**GIVEN INFORMATION**
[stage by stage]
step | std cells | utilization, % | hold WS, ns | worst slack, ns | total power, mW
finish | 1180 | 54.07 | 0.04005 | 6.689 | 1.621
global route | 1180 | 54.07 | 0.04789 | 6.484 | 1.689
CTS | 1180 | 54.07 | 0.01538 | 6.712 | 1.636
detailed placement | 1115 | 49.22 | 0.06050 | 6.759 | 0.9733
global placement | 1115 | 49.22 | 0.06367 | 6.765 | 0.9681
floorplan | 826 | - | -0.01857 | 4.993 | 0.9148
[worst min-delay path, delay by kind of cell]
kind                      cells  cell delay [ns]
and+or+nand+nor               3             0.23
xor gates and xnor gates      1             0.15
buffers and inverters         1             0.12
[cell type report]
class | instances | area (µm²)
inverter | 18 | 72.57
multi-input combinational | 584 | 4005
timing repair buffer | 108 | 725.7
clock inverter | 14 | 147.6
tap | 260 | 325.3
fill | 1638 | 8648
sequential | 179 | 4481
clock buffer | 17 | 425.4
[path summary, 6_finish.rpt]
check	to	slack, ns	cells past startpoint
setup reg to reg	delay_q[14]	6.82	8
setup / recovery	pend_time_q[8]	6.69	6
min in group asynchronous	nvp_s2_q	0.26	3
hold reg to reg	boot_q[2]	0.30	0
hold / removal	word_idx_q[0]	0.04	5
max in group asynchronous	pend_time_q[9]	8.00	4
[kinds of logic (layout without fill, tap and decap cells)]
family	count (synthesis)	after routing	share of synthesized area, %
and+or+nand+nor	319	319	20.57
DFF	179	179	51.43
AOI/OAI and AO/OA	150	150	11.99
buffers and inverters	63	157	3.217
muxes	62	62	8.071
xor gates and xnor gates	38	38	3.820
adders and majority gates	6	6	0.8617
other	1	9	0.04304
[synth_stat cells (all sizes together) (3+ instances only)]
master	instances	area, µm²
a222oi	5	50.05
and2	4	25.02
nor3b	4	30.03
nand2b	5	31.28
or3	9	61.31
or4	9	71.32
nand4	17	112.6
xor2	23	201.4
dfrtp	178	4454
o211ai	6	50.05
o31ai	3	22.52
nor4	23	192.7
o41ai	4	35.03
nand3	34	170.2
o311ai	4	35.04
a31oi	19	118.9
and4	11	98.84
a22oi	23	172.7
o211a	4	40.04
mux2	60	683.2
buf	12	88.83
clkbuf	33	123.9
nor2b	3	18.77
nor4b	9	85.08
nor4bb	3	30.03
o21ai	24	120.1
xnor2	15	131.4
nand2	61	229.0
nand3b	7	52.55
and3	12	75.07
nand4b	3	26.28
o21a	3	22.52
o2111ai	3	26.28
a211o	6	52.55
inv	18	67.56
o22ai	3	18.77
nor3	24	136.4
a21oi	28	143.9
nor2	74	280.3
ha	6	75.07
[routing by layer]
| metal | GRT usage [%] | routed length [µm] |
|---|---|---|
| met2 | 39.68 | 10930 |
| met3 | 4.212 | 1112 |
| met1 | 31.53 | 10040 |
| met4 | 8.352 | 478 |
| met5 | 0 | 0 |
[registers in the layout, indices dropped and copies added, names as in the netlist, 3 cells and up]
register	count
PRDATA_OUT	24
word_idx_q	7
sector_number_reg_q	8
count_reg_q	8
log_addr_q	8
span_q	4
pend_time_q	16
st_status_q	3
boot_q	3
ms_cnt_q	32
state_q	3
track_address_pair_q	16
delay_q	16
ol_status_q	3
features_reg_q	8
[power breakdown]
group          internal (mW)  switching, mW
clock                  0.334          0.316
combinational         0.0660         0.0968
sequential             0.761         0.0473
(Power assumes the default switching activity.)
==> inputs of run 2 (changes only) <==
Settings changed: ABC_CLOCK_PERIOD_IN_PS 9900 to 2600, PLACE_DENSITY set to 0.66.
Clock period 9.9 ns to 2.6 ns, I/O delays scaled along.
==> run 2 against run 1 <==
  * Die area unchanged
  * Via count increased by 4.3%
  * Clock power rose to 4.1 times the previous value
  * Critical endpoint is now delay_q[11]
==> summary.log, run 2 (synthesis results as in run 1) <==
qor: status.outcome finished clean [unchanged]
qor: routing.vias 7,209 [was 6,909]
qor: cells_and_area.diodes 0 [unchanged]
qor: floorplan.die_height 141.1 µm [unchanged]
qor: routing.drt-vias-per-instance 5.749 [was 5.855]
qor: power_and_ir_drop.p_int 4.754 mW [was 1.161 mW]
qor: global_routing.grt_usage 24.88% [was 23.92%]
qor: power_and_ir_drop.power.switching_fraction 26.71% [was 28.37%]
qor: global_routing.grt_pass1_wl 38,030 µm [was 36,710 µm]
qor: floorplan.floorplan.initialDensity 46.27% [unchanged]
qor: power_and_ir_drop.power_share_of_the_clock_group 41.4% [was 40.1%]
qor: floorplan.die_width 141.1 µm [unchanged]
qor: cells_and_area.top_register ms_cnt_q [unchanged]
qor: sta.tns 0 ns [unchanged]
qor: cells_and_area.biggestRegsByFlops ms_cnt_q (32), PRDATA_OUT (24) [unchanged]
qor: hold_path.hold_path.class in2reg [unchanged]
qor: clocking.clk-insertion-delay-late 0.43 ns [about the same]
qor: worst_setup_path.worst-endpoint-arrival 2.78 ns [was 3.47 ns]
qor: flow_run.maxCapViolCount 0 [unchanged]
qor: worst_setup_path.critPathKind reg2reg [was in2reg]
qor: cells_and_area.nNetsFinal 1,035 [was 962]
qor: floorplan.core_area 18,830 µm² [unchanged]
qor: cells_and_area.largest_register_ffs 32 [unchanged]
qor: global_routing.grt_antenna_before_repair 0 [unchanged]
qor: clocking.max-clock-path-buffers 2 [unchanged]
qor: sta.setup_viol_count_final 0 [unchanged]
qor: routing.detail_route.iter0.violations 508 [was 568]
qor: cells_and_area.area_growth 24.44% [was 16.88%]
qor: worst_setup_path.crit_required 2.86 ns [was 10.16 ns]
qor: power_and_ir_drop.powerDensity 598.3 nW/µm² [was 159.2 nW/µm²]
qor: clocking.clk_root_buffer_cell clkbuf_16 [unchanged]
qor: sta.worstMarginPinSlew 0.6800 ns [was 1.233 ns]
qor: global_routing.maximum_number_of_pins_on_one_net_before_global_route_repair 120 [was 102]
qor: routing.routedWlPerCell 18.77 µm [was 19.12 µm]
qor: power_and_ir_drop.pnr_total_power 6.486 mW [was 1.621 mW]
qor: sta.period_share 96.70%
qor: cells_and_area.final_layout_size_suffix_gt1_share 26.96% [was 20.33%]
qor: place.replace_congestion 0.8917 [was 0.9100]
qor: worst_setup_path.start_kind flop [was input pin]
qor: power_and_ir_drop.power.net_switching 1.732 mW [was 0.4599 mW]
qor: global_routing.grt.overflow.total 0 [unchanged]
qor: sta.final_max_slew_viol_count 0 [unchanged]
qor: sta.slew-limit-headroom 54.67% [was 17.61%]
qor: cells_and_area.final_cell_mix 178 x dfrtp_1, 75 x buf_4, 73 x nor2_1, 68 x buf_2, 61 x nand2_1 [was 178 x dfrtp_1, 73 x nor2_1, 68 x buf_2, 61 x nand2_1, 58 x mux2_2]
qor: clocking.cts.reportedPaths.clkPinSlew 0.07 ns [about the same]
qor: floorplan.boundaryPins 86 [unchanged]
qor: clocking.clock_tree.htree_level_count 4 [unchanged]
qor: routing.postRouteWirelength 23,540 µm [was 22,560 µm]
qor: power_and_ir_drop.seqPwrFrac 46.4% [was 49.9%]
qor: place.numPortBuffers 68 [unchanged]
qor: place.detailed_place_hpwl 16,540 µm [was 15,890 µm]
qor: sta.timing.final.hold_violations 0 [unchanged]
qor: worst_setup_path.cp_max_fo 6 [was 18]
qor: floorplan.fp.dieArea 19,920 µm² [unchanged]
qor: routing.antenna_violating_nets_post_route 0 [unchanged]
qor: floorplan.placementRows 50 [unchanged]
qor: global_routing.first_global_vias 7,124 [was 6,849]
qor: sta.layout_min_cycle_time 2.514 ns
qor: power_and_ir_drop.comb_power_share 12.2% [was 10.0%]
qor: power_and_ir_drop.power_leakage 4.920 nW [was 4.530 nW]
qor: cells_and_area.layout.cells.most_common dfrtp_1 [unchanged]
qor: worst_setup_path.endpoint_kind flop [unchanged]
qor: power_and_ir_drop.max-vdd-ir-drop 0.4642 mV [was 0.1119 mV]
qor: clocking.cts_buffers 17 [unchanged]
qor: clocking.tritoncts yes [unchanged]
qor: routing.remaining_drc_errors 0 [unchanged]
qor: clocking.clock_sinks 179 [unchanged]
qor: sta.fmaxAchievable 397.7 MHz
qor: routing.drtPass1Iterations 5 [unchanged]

**TASK DESCRIPTION**
Within the listing above, extract exactly the lines from the line with "qor: power_and_ir_drop.powerDensity 598.3" to the line with "qor: global_routing.grt.overflow.total 0", the two named lines included, and no others.

**FINAL ANSWER**
qor: power_and_ir_drop.powerDensity 598.3 nW/µm² [was 159.2 nW/µm²]
qor: clocking.clk_root_buffer_cell clkbuf_16 [unchanged]
qor: sta.worstMarginPinSlew 0.6800 ns [was 1.233 ns]
qor: global_routing.maximum_number_of_pins_on_one_net_before_global_route_repair 120 [was 102]
qor: routing.routedWlPerCell 18.77 µm [was 19.12 µm]
qor: power_and_ir_drop.pnr_total_power 6.486 mW [was 1.621 mW]
qor: sta.period_share 96.70%
qor: cells_and_area.final_layout_size_suffix_gt1_share 26.96% [was 20.33%]
qor: place.replace_congestion 0.8917 [was 0.9100]
qor: worst_setup_path.start_kind flop [was input pin]
qor: power_and_ir_drop.power.net_switching 1.732 mW [was 0.4599 mW]
qor: global_routing.grt.overflow.total 0 [unchanged]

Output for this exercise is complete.